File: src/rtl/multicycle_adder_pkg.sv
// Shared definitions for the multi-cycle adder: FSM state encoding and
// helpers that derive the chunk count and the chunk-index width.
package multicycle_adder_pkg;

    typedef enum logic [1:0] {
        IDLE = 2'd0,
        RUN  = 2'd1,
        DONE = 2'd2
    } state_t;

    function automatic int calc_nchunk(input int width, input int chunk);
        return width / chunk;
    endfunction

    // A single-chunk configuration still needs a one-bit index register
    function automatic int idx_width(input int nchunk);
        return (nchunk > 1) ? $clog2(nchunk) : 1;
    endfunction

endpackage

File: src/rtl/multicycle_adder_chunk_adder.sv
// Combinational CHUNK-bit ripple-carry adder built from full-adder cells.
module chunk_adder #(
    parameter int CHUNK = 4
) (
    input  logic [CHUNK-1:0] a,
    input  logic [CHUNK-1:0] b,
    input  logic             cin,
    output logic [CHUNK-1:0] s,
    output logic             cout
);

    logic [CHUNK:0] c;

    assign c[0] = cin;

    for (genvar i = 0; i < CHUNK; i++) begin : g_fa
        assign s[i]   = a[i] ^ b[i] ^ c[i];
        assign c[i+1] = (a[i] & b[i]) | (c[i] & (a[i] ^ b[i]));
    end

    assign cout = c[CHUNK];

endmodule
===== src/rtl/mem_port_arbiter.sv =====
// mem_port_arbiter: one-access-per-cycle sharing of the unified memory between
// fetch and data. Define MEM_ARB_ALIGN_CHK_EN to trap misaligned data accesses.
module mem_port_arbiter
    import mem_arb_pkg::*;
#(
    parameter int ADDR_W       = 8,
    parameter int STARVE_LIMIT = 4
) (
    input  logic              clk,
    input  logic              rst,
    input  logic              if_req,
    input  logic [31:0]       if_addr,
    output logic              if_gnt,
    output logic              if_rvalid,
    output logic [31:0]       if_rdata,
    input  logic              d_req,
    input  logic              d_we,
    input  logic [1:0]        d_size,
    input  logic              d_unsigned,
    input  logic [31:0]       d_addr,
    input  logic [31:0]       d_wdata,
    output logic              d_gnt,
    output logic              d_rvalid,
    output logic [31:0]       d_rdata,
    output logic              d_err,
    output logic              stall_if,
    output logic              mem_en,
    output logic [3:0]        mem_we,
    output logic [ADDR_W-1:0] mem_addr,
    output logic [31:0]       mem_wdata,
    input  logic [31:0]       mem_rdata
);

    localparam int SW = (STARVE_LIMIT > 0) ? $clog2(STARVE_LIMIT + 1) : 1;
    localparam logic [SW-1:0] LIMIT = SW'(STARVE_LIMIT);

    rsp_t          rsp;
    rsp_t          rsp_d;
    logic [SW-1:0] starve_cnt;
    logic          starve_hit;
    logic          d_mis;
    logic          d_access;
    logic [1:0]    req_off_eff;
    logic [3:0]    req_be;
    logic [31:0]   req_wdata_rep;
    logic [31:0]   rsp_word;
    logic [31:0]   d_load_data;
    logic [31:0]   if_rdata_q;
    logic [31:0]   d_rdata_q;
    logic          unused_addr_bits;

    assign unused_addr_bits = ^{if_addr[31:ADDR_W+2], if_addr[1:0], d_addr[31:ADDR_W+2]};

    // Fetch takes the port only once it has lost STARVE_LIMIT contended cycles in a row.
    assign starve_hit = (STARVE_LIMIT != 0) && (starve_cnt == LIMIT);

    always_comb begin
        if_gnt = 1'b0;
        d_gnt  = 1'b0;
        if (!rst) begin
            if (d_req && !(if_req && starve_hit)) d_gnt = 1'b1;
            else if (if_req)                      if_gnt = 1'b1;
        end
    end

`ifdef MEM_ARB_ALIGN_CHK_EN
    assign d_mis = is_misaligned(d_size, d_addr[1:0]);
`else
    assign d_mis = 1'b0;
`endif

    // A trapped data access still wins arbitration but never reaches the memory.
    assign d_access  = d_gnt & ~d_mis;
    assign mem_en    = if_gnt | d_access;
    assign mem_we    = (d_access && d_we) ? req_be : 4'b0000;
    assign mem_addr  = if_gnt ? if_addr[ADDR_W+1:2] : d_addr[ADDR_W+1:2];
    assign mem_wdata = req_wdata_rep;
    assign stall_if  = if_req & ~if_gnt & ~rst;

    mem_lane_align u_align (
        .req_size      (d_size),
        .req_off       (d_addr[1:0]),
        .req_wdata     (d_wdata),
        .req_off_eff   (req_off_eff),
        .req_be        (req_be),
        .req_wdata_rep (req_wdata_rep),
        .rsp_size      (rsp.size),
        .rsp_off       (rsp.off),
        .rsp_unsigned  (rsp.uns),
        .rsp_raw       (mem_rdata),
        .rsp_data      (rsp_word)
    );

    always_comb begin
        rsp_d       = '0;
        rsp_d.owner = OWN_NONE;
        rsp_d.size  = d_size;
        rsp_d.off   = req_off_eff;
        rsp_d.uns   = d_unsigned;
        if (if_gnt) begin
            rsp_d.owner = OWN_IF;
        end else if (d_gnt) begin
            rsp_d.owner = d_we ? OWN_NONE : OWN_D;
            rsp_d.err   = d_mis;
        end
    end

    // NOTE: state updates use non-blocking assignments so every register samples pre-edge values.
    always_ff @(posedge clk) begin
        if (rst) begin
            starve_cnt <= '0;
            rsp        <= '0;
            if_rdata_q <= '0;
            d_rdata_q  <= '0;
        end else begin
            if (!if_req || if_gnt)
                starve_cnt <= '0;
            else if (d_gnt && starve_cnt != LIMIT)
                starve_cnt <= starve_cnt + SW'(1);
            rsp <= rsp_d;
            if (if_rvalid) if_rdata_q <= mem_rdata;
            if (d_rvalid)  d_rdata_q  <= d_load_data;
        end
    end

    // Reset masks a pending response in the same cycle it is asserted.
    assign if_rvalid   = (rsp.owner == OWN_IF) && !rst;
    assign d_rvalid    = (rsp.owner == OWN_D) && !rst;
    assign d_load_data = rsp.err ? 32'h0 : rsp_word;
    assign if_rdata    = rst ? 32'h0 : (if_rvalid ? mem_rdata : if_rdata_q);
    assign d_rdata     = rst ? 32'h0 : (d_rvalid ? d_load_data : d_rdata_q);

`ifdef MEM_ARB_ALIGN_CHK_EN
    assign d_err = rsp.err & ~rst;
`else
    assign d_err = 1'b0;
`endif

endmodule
::::
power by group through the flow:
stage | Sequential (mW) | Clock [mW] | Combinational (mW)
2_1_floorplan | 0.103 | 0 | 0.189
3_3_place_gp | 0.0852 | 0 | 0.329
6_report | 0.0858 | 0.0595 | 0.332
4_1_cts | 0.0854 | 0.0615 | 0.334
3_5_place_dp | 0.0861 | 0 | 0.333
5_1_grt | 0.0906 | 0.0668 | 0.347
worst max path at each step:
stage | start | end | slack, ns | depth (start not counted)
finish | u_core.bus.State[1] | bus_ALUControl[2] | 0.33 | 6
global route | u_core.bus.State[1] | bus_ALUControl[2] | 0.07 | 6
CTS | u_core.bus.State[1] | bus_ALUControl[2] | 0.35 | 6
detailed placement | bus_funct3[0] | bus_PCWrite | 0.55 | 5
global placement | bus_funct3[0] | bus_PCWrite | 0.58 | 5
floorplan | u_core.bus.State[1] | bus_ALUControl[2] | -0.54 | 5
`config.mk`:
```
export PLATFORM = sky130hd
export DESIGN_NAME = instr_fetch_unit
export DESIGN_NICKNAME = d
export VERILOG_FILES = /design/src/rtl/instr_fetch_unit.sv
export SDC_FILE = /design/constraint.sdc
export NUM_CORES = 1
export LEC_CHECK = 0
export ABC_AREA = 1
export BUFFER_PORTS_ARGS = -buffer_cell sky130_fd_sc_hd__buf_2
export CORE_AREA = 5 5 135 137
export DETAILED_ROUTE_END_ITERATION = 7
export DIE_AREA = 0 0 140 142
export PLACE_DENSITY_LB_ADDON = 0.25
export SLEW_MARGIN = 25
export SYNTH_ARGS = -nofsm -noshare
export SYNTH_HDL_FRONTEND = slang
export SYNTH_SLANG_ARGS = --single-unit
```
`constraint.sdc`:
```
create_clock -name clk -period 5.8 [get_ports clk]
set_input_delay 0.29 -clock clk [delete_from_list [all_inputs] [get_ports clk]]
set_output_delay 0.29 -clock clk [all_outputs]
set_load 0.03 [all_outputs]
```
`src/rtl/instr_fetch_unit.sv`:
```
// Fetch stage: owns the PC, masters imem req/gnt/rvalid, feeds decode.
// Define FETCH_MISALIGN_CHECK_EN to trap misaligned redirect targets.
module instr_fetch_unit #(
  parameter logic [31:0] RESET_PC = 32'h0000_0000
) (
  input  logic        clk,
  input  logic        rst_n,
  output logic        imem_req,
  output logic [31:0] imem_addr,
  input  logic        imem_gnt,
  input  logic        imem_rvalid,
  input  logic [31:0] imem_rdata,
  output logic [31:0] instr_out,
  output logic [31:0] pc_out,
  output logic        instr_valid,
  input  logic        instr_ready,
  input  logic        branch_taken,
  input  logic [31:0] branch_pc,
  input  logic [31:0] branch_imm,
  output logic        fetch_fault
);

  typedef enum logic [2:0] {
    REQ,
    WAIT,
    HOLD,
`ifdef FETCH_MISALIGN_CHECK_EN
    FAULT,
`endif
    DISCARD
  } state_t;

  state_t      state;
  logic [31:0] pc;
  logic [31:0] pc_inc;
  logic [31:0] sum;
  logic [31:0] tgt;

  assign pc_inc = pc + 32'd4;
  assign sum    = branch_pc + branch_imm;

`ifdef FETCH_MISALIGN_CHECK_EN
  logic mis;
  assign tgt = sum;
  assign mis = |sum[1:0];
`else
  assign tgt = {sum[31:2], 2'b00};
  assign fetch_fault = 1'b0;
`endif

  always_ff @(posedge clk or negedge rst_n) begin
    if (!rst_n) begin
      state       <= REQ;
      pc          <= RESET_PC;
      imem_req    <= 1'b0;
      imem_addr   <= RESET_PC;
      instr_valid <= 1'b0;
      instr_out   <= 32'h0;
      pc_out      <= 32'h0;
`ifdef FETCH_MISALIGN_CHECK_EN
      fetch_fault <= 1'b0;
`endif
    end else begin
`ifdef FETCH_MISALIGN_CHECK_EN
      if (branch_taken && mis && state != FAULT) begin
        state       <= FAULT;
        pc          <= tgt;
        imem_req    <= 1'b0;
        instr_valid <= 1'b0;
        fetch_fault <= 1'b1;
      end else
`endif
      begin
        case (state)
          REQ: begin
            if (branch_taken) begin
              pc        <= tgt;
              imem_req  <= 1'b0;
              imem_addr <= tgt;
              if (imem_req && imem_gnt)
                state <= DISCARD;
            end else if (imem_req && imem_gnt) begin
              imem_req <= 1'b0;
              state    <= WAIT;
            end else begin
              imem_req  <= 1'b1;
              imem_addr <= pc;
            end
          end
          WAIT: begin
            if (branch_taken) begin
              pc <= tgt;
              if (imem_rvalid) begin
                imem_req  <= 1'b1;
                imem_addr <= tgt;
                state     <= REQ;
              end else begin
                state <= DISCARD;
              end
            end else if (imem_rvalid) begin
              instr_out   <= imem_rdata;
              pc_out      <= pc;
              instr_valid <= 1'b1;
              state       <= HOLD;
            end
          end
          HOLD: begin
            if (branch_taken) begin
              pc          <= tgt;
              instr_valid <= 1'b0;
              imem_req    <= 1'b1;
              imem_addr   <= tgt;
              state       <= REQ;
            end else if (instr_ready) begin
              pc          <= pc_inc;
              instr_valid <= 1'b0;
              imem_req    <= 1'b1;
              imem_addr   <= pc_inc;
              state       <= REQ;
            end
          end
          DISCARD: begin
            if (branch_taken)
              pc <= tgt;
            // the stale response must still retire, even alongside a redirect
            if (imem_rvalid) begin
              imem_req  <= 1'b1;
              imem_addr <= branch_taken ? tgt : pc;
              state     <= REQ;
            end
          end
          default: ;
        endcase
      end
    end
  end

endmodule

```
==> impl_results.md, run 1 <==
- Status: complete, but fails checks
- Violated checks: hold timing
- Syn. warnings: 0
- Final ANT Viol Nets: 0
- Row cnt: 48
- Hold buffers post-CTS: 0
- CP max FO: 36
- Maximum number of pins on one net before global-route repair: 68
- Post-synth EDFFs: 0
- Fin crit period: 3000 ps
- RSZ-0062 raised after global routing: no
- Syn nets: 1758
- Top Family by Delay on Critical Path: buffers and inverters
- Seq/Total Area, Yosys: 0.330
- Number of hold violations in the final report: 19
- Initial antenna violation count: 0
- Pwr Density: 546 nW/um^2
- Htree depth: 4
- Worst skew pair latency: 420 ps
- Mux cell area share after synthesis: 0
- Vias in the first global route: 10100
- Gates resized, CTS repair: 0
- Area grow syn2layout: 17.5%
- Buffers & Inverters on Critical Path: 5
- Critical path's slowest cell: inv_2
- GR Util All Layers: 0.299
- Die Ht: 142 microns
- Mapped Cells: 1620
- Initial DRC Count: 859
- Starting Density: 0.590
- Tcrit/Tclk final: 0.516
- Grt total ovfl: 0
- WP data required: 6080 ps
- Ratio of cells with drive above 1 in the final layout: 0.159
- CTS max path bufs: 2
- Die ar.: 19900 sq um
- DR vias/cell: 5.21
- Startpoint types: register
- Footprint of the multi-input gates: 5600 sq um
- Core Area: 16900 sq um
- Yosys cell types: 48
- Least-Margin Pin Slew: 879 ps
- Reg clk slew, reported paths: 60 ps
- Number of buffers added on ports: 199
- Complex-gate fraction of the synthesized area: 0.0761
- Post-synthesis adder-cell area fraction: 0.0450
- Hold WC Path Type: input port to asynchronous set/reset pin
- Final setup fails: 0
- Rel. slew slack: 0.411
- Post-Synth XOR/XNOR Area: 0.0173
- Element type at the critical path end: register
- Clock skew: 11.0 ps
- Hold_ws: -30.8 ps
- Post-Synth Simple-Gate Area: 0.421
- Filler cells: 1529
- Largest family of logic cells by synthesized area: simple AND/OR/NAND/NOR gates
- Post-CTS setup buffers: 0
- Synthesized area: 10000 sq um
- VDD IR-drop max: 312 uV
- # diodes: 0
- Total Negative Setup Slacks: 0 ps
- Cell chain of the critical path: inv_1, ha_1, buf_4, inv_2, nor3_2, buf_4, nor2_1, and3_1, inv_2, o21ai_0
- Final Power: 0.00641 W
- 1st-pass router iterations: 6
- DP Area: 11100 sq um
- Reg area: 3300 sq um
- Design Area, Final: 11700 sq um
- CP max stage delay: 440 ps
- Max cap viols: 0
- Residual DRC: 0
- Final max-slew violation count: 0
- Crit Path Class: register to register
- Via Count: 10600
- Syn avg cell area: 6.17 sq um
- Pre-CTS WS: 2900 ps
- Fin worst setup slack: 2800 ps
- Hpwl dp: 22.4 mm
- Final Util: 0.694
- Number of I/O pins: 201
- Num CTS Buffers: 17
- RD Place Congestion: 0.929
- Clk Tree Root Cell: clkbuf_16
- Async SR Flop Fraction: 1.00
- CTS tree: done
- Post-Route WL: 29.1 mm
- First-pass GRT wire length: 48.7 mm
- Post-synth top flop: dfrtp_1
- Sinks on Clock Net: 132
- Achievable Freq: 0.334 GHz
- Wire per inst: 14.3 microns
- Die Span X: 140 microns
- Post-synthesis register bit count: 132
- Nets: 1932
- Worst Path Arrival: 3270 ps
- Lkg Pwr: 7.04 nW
::::
▶ **HOW TO COMPLETE THIS TASK**: Each line in the listing above from the one containing "global route |" through the one containing "global placement |" should be repeated exactly, and no other line.

▶ **SOLUTION TO THIS PROBLEM**:
global route | u_core.bus.State[1] | bus_ALUControl[2] | 0.07 | 6
CTS | u_core.bus.State[1] | bus_ALUControl[2] | 0.35 | 6
detailed placement | bus_funct3[0] | bus_PCWrite | 0.55 | 5
global placement | bus_funct3[0] | bus_PCWrite | 0.58 | 5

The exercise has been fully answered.